Copy each line from the entries that the word "netlist" appears in.
=== Section Start ===
Source: an optimization exercise on an open RTL-to-GDS flow (aim: small area). Production flows keep margins and buffers that such runs may drop. In this exercise RTL edits were held to simulation tests only and were not proved equivalent to the original. No activity file was given, so power comes from the tool's default toggle rates.

`flow/run.sh`:
```
#!/bin/bash
# synth_recipe.tcl (not shown) runs the flow's synth.tcl, then flattens the netlist and writes it again
# the make line also repeats each setting of config.mk as NAME=value (left out here)
make -C /OpenROAD-flow-scripts/flow DESIGN_CONFIG=/design/flow/config.mk WORK_HOME=/design/flow/orfs CLKGATE_MAP_FILE= SYNTH_SCRIPT=/design/flow/synth_recipe.tcl finish
```
`flow/config.mk`:
```
export PLATFORM = sky130hd
export DESIGN_NAME = multi_period_meter
export DESIGN_NICKNAME = multi_period_meter
export VERILOG_FILES = /design/flow/design.v
export SDC_FILE = /design/flow/constraint.sdc
export NUM_CORES = 4
export LEC_CHECK = 0
export CAP_MARGIN = 20
export CORE_MARGIN = 2
export CORE_UTILIZATION = 40
export SLEW_MARGIN = 20
```
`flow/constraint.sdc`:
```
create_clock -name core_clock -period 5.0 [get_ports {ClkIn}]
set_input_delay 1.0000 -clock core_clock [delete_from_list [all_inputs] [get_ports {ClkIn}]]
set_output_delay 1.0000 -clock core_clock [all_outputs]
set_load 0.01 [all_outputs]
```
`flow/design.v`:
```
package period_meter_pkg;
    typedef enum logic [1:0] {
        StIdle  = 2'd0,
        StArmed = 2'd1,
        StRun   = 2'd2,
        StStall = 2'd3
    } ch_state_e;
    localparam int unsigned CNT_W_DEF = 16;
    localparam logic [CNT_W_DEF-1:0] CNT_MAX = {CNT_W_DEF{1'b1}};
endpackage
module period_meter_ch #(
    parameter int unsigned CNT_W = period_meter_pkg::CNT_W_DEF
) (
    input  logic             clk_i,
    input  logic             rst_i,
    input  logic             sig_i,
    output logic [CNT_W-1:0] period_o,
    output logic [CNT_W-1:0] high_o,
    output logic             valid_o,
    output logic             ovf_o
);
    localparam logic [CNT_W-1:0] CntMax = '1;
    localparam logic [CNT_W-1:0] CntStallAt = {CntMax[CNT_W-1:1], 1'b0};
    logic             s1_q, s1_d;
    logic             s2_q, s2_d;
    logic             s3_q, s3_d;
    period_meter_pkg::ch_state_e state_q, state_d;
    logic [CNT_W-1:0] pcnt_q, pcnt_d;
    logic [CNT_W-1:0] hcnt_q, hcnt_d;
    logic [CNT_W-1:0] period_q, period_d;
    logic [CNT_W-1:0] high_q, high_d;
    logic             valid_q, valid_d;
    logic             ovf_q, ovf_d;
    logic             rise;
    logic [CNT_W-1:0] pcnt_inc;
    logic [CNT_W-1:0] hcnt_inc;
    assign rise     = s2_q & ~s3_q;
    assign pcnt_inc = (pcnt_q == CntMax) ? CntMax : pcnt_q + 1'b1;
    assign hcnt_inc = (hcnt_q == CntMax) ? CntMax : hcnt_q + 1'b1;
    always_comb begin
        s1_d     = sig_i;
        s2_d     = s1_q;
        s3_d     = s2_q;
        state_d  = state_q;
        period_d = period_q;
        high_d   = high_q;
        valid_d  = valid_q;
        ovf_d    = ovf_q;
        pcnt_d = rise ? '0 : pcnt_inc;
        if (rise) begin
            hcnt_d = {{(CNT_W-1){1'b0}}, 1'b1};
        end else if (s2_q) begin
            hcnt_d = hcnt_inc;
        end else begin
            hcnt_d = hcnt_q;
        end
        unique case (state_q)
            period_meter_pkg::StIdle: begin
                state_d = period_meter_pkg::StArmed;
            end
            period_meter_pkg::StArmed: begin
                if (rise) begin
                    state_d = period_meter_pkg::StRun;
                end
            end
            period_meter_pkg::StRun: begin
                if (rise) begin
                    period_d = pcnt_inc;
                    high_d   = hcnt_q;
                    valid_d  = 1'b1;
                    ovf_d    = 1'b0;
                end else if (pcnt_d == CntStallAt) begin
                    state_d = period_meter_pkg::StStall;
                    valid_d = 1'b0;
                    ovf_d   = 1'b1;
                end
            end
            period_meter_pkg::StStall: begin
                if (rise) begin
                    state_d  = period_meter_pkg::StRun;
                    period_d = pcnt_inc;
                    high_d   = hcnt_q;
                    valid_d  = 1'b1;
                    ovf_d    = 1'b0;
                end
            end
            default: begin
                state_d = period_meter_pkg::StIdle;
            end
        endcase
    end
    always_ff @(posedge clk_i) begin
        if (rst_i) begin
            s1_q     <= 1'b0;
            s2_q     <= 1'b0;
            s3_q     <= 1'b0;
            state_q  <= period_meter_pkg::StIdle;
            pcnt_q   <= '0;
            hcnt_q   <= '0;
            period_q <= '0;
            high_q   <= '0;
            valid_q  <= 1'b0;
            ovf_q    <= 1'b0;
        end else begin
            s1_q     <= s1_d;
            s2_q     <= s2_d;
            s3_q     <= s3_d;
            state_q  <= state_d;
            pcnt_q   <= pcnt_d;
            hcnt_q   <= hcnt_d;
            period_q <= period_d;
            high_q   <= high_d;
            valid_q  <= valid_d;
            ovf_q    <= ovf_d;
        end
    end
    assign period_o = period_q;
    assign high_o   = high_q;
    assign valid_o  = valid_q;
    assign ovf_o    = ovf_q;
endmodule
module multi_period_meter #(
    parameter int unsigned NB_CH = 24,
    parameter int unsigned CNT_W = period_meter_pkg::CNT_W_DEF,
    parameter int unsigned CH_W  = (NB_CH > 1) ? $clog2(NB_CH) : 1
) (
    input  logic             ClkIn,
    input  logic             Reset,
    input  logic [NB_CH-1:0] SigIn,
    input  logic             RdReq,
    input  logic [CH_W-1:0]  RdChan,
    output logic             RdAck,
    output logic [CNT_W-1:0] RdPeriod,
    output logic [CNT_W-1:0] RdHigh,
    output logic             RdValid,
    output logic             RdOvf
);
    logic [CNT_W-1:0] ch_period [NB_CH];
    logic [CNT_W-1:0] ch_high   [NB_CH];
    logic [NB_CH-1:0] ch_valid;
    logic [NB_CH-1:0] ch_ovf;
    for (genvar g = 0; g < NB_CH; g++) begin : gen_ch
        period_meter_ch #(
            .CNT_W (CNT_W)
        ) u_ch (
            .clk_i    (ClkIn),
            .rst_i    (Reset),
            .sig_i    (SigIn[g]),
            .period_o (ch_period[g]),
            .high_o   (ch_high[g]),
            .valid_o  (ch_valid[g]),
            .ovf_o    (ch_ovf[g])
        );
    end
    logic [CNT_W-1:0] sel_period;
    logic [CNT_W-1:0] sel_high;
    logic             sel_valid;
    logic             sel_ovf;
    logic             rd_ack_q, rd_ack_d;
    logic [CNT_W-1:0] rd_period_q, rd_period_d;
    logic [CNT_W-1:0] rd_high_q, rd_high_d;
    logic             rd_valid_q, rd_valid_d;
    logic             rd_ovf_q, rd_ovf_d;
    always_comb begin
        sel_period = '0;
        sel_high   = '0;
        sel_valid  = 1'b0;
        sel_ovf    = 1'b0;
        for (int i = 0; i < NB_CH; i++) begin
            if (RdChan == CH_W'(i)) begin
                sel_period = ch_period[i];
                sel_high   = ch_high[i];
                sel_valid  = ch_valid[i];
                sel_ovf    = ch_ovf[i];
            end
        end
    end
    always_comb begin
        rd_ack_d    = RdReq;
        rd_period_d = rd_period_q;
        rd_high_d   = rd_high_q;
        rd_valid_d  = rd_valid_q;
        rd_ovf_d    = rd_ovf_q;
        if (RdReq) begin
            rd_period_d = sel_period;
            rd_high_d   = sel_high;
            rd_valid_d  = sel_valid;
            rd_ovf_d    = sel_ovf;
        end
    end
    always_ff @(posedge ClkIn) begin
        if (Reset) begin
            rd_ack_q    <= 1'b0;
            rd_period_q <= '0;
            rd_high_q   <= '0;
            rd_valid_q  <= 1'b0;
            rd_ovf_q    <= 1'b0;
        end else begin
            rd_ack_q    <= rd_ack_d;
            rd_period_q <= rd_period_d;
            rd_high_q   <= rd_high_d;
            rd_valid_q  <= rd_valid_d;
            rd_ovf_q    <= rd_ovf_d;
        end
    end
    assign RdAck    = rd_ack_q;
    assign RdPeriod = rd_period_q;
    assign RdHigh   = rd_high_q;
    assign RdValid  = rd_valid_q;
    assign RdOvf    = rd_ovf_q;
endmodule
```
==> impl_results.md, run 1 <==
* Status: complete, no violations
* Reg2reg end: gen_ch[19].u_ch.ovf_q
* DR vias at 69600
* Async set-or-reset flop fraction in the synthesized netlist at 0%
* Placed Area at 79000 um2
* Hold_buf cts at 0
* Most frequent cell on the critical path: nor4_1
* R2r startpoint: gen_ch[19].u_ch.pcnt_q[0]
* HP Class: reg -> reg
* Clk Tree Root Cell: clkbuf_16
* Total core area at 190000 um2
* Power per Cell Area at 349 nW/um2
* Global-route wire length before repair at 417 mm
* Crit path from: gen_ch[19].u_ch.pcnt_q[0]
* Worst-Margin Slew at 1.11 ns
* Total length of routed wires at 283 mm
* Yosys warning count at 4
* Clock Sinks at 1739
* Die Wd at 441 um
* Top Ports at 67
* Global route total overflow at 0
* Worst Reg2Reg Path Length in Cells at 8
* Final TNS setup at 0 ns
* Core Rows at 160
* Port bufs at 66
* DRT iter0 DRCs at 7783
* Worst-skew pair later-pin latency at 0.85 ns
* CP Class: reg -> reg
* Die area at 194000 um2
* Fmax at 0.254 GHz
* Max-cap violations at 0
* Worst EP required at 5.79 ns
* Layout fillers at 18600
* Gr usage total at 28.3%
* Arr. time, crit path at 4.72 ns
* Hold Startpoint: gen_ch[12].u_ch.s1_q
* Static Leakage at 28.5 nW
* Clock tree buffer depth at 3
* Drt drc at 0
* Slew Limit Fails at 0
* Vias/cell at 5.87
* Commonest non-fill, non-tap cells in the layout: dfxtp_1, nor2_1, nand2_1
* Post-CTS Setup Bufs at 0
* RePlAce Congestion at 1.04
* Post-DP HPWL at 214 mm
* Hold path depth at 1
* Final ANT Viol Nets at 0
* #FFs+latches synth at 1739
* RSZ-0062 raised after global routing: false
* Hold Fails Final Rpt at 0
* Ratio of cells with drive above 1 in the final layout at 6.41%
* Critical path's slowest cell: nor4_1
* Initial Utilization at 40.2%
* Total power at 29.8 mW
* Final min period at 3.93 ns
* Post-cts repair resize count at 0
* Largest net degree at the start of global routing at 170
* Fin Clk Skew at 0.0356 ns
* Worst hold path endpoint: gen_ch[12].u_ch.s2_q
* Main flop type after synthesis: dfxtp_1
* Yosys cell types at 88
* Number of cells produced by synthesis at 9380
* Register area share after synthesis at 45.6%
* Worst-path clk slew at 0.06 ns
* Post-Place Cells at 11500
* Nets@finish at 9271
* Post-synth EDFFs at 0
* Initial antenna violation count at 18
* CP max stage delay at 0.81 ns
* Most common cell after layout, fill and taps aside: dfxtp_1
* Die Ht at 441 um
* H-tree depth at 4
* Slew margin rel. at 25.9%
* Setup-failing EPs final at 0
* Non-filler cells, final at 11900
* Final period util at 78.6%
* Vias in the first global route at 62600
* Design area at 85500 um2
* Setup crit end kind: flip-flop
* Drt pass-1 iters at 6
* Routed len/inst at 23.9 um
* Crit Path Max Fanout at 15
* Peak supply drop at 0.359 mV
* R2R setup slack at 1.07 ns
* Worst path cell trace: ha_1, nand3_1, nor4_1, nand2_1, a221oi_1, nand4b_1, nor4_1, a22o_1
* Cts bufs inserted at 187
* CTS tree: done
* Area Overhead vs Synth at 11.9%
* Syn nets at 9460
* Post-Syn Area at 76400 um2
* Avg Cell Area, Syn at 8.14 um2
* Crit start category: flip-flop
[final cells by class]
cell class                 count  area (um2)  area share, %
clock inverter                81         963           1.13
inverter                      94         354          0.414
multi-input combinational   6977       39100           45.7
sequential                  1739       34800           40.7
timing repair buffer         192        1700           1.99
antenna                       12        30.0         0.0351
tap                         2511        3140           3.68
clock buffer                 264        5410           6.33
[sequential cells by signal, indices dropped and copies added (netlist names)]
signal                cells
gen_ch.u_ch.valid_q      24
gen_ch.u_ch.ovf_q        24
gen_ch.u_ch.s3_q         24
rd_high_q                16
rd_period_q              16
gen_ch.u_ch.pcnt_q      384
rd_valid_q                1
gen_ch.u_ch.hcnt_q      384
gen_ch.u_ch.s1_q         24
gen_ch.u_ch.period_q    384
rd_ack_q                  1
gen_ch.u_ch.high_q      384
gen_ch.u_ch.state_q      48
rd_ovf_q                  1
gen_ch.u_ch.s2_q         24
[kinds of logic (layout without fill, tap and decap cells)]
kind of cell	Yosys count	after routing	synth area share [%]
and+or+nand+nor	4123	4123	24.6
AOI/OAI and AO/OA	2193	2193	17.8
DFF	1739	1739	45.6
buffers and inverters	664	631	3.31
xor gates and xnor gates	431	431	4.94
muxes	182	182	2.96
adders and majority gates	48	48	0.787
other	0	12	0
[synth_stat cells, types with 90 or more instances]
cell type,n,area share (%)
xor2_1,233,2.7
nor2b_1,130,1.1
a21oi_1,1066,7.0
o22ai_1,106,0.87
inv_1,93,0.46
a311oi_1,90,1.0
nor2_1,1350,6.6
xnor2_1,198,2.3
o21ai_0,222,1.5
nand3_1,358,2.3
nand4_1,180,1.5
and3_1,129,1.1
nand2_1,1313,6.5
clkbuf_1,486,2.4
mux2i_1,128,1.7
a211oi_1,226,2.2
dfxtp_1,1739,46
nor3_1,208,1.4
[worst max-delay path: cells and delay by family, from the launching register on]
| family | cells | cell delay (ns) |
|---|---|---|
| AOI/OAI and AO/OA | 2 | 0.67 |
| adders and majority gates | 1 | 0.29 |
| DFF | 1 | 0.48 |
| and+or+nand+nor | 5 | 2.44 |
[worst max-delay path by stage]
stage | end | slack (ns) | depth (start not counted)
floorplan | rd_period_q[7] | 1.98 | 9
global placement | rd_high_q[5] | 0.44 | 9
detailed placement | rd_high_q[6] | 0.42 | 9
CTS | gen_ch[19].u_ch.ovf_q | 1.22 | 8
global route | gen_ch[19].u_ch.ovf_q | 0.77 | 8
finish | gen_ch[19].u_ch.ovf_q | 1.07 | 8
[power by group]
group | switching [mW] | internal [mW]
Clock | 5.97 | 8.34
Combinational | 0.904 | 0.388
Sequential | 0.213 | 14.0
Total | 7.08 | 22.7
[metrics by stage]
stage	utilization, %	setup WS (ns)	hold WS (ns)
after floorplan	-	1.98	0.414
after global placement	41.6	0.437	0.414
after detailed placement	41.6	0.419	0.422
after CTS	45.0	1.22	0.436
after global routing	45.0	0.771	0.451
final	45.0	1.07	0.433
[metal layers]
metal / GRT usage (%) / share of wire [%] / vias to the layer above
li1: - / - / 32800
met1: 43.0 / 48 / 33900
met2: 39.3 / 40 / 2573
met3: 5.37 / 8.6 / 400
met4: 9.88 / 3.5 / 2
met5: 0 / 0.0046 / -
==> run 2: changes to the inputs <==
==> flow/design.v (replaced) <==
package period_meter_pkg;
    localparam int unsigned CNT_W_DEF = 16;
    localparam logic [CNT_W_DEF-1:0] CNT_MAX = {CNT_W_DEF{1'b1}};
endpackage
module period_meter_ch #(
    parameter int unsigned CNT_W = period_meter_pkg::CNT_W_DEF
) (
    input  logic             clk_i,
    input  logic             rst_i,
    input  logic             blk_i,
    input  logic             sig_i,
    output logic [CNT_W-1:0] per_o,
    output logic [CNT_W-1:0] high_o,
    output logic             lat_o,
    output logic             stall_o
);
    logic             s1_q, s2_q, s3_q;
    logic             run_q, stall_q, lat_q;
    logic [CNT_W-1:0] cnt_q, cnt_d;
    logic [CNT_W-1:0] hcap_q;
    logic [CNT_W-1:0] per_q, high_q;
    logic             rise;
    logic             inc;
    assign rise  = s2_q & ~s3_q;
    assign inc   = ~stall_q;
    assign cnt_d = rise ? CNT_W'(2) : cnt_q + CNT_W'(inc);
    always_ff @(posedge clk_i) begin
        s1_q <= sig_i & ~rst_i;
        s2_q <= s1_q;
        s3_q <= s2_q;
    end
    always_ff @(posedge clk_i) begin
        cnt_q <= cnt_d;
        if (s2_q) hcap_q <= cnt_d;
        if (rise && run_q) begin
            per_q  <= cnt_q;
            high_q <= hcap_q;
        end
    end
    always_ff @(posedge clk_i) begin
        if (rst_i) begin
            run_q   <= 1'b0;
            stall_q <= 1'b0;
            lat_q   <= 1'b0;
        end else begin
            run_q   <= run_q | (rise & ~blk_i);
            stall_q <= ~rise & (stall_q | (run_q & (&cnt_q)));
            lat_q   <= lat_q | (rise & run_q);
        end
    end
    assign per_o   = per_q;
    assign high_o  = high_q;
    assign lat_o   = lat_q;
    assign stall_o = stall_q;
endmodule
module multi_period_meter #(
    parameter int unsigned NB_CH = 24,
    parameter int unsigned CNT_W = period_meter_pkg::CNT_W_DEF,
    parameter int unsigned CH_W  = (NB_CH > 1) ? $clog2(NB_CH) : 1
) (
    input  logic             ClkIn,
    input  logic             Reset,
    input  logic [NB_CH-1:0] SigIn,
    input  logic             RdReq,
    input  logic [CH_W-1:0]  RdChan,
    output logic             RdAck,
    output logic [CNT_W-1:0] RdPeriod,
    output logic [CNT_W-1:0] RdHigh,
    output logic             RdValid,
    output logic             RdOvf
);
    logic [CNT_W-1:0] ch_per  [NB_CH];
    logic [CNT_W-1:0] ch_high [NB_CH];
    logic [NB_CH-1:0] ch_lat;
    logic [NB_CH-1:0] ch_stall;
    logic blk_q;
    always_ff @(posedge ClkIn) blk_q <= Reset;
    for (genvar g = 0; g < NB_CH; g++) begin : gen_ch
        period_meter_ch #(
            .CNT_W (CNT_W)
        ) u_ch (
            .clk_i    (ClkIn),
            .rst_i    (Reset),
            .blk_i    (blk_q),
            .sig_i    (SigIn[g]),
            .per_o    (ch_per[g]),
            .high_o   (ch_high[g]),
            .lat_o    (ch_lat[g]),
            .stall_o  (ch_stall[g])
        );
    end
    logic [CNT_W-1:0] sel_per;
    logic [CNT_W-1:0] sel_high;
    logic             sel_lat;
    logic             sel_stall;
    always_comb begin
        sel_per   = '0;
        sel_high  = '0;
        sel_lat   = 1'b0;
        sel_stall = 1'b0;
        for (int i = 0; i < NB_CH; i++) begin
            if (RdChan == CH_W'(i)) begin
                sel_per   = sel_per   | ch_per[i];
                sel_high  = sel_high  | ch_high[i];
                sel_lat   = sel_lat   | ch_lat[i];
                sel_stall = sel_stall | ch_stall[i];
            end
        end
    end
    logic             rd_ack_q;
    logic [CNT_W-1:0] rd_period_q;
    logic [CNT_W-1:0] rd_high_q;
    logic             rd_valid_q;
    logic             rd_ovf_q;
    always_ff @(posedge ClkIn) begin
        if (Reset) begin
            rd_ack_q    <= 1'b0;
            rd_period_q <= '0;
            rd_high_q   <= '0;
            rd_valid_q  <= 1'b0;
            rd_ovf_q    <= 1'b0;
        end else begin
            rd_ack_q <= RdReq;
            if (RdReq) begin
                rd_period_q <= sel_lat ? sel_per  - 1'b1 : '0;
                rd_high_q   <= sel_lat ? sel_high - 1'b1 : '0;
                rd_valid_q  <= sel_lat & ~sel_stall;
                rd_ovf_q    <= sel_stall;
            end
        end
    end
    assign RdAck    = rd_ack_q;
    assign RdPeriod = rd_period_q;
    assign RdHigh   = rd_high_q;
    assign RdValid  = rd_valid_q;
    assign RdOvf    = rd_ovf_q;
endmodule
--- a/flow/config.mk
+++ b/flow/config.mk
@@ -7,5 +7,7 @@
 export LEC_CHECK = 0
 export CAP_MARGIN = 20
 export CORE_MARGIN = 2
-export CORE_UTILIZATION = 40
+export CORE_UTILIZATION = 60
+export CTS_BUF_LIST = sky130_fd_sc_hd__clkbuf_4 sky130_fd_sc_hd__clkbuf_8
+export CTS_CLUSTER_SIZE = 30
 export SLEW_MARGIN = 20
==> run 2 against run 1 <==
  * Clock power shrank 15%
  * Critical endpoint is now rd_high_q[13]
  * Utilization grew 24 points
  * Power is 4.9% higher
  * Maximum frequency down 4.5%
  * Largest cell class is now registers
  * Synthesized cell count down 53%
  * Final cell count fell by 46%
  * Non-clock buffer count rose by 111
  * Highest routed layer unchanged
  * Register-to-register slack improved by 0.30 ns
  * First-iteration DRC count fell by 7.4%
  * Cell area decreased by 16%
=== Section End ===
» PROBLEM SOLUTION
# synth_recipe.tcl (not shown) runs the flow's synth.tcl, then flattens the netlist and writes it again
* Async set-or-reset flop fraction in the synthesized netlist at 0%
[sequential cells by signal, indices dropped and copies added (netlist names)]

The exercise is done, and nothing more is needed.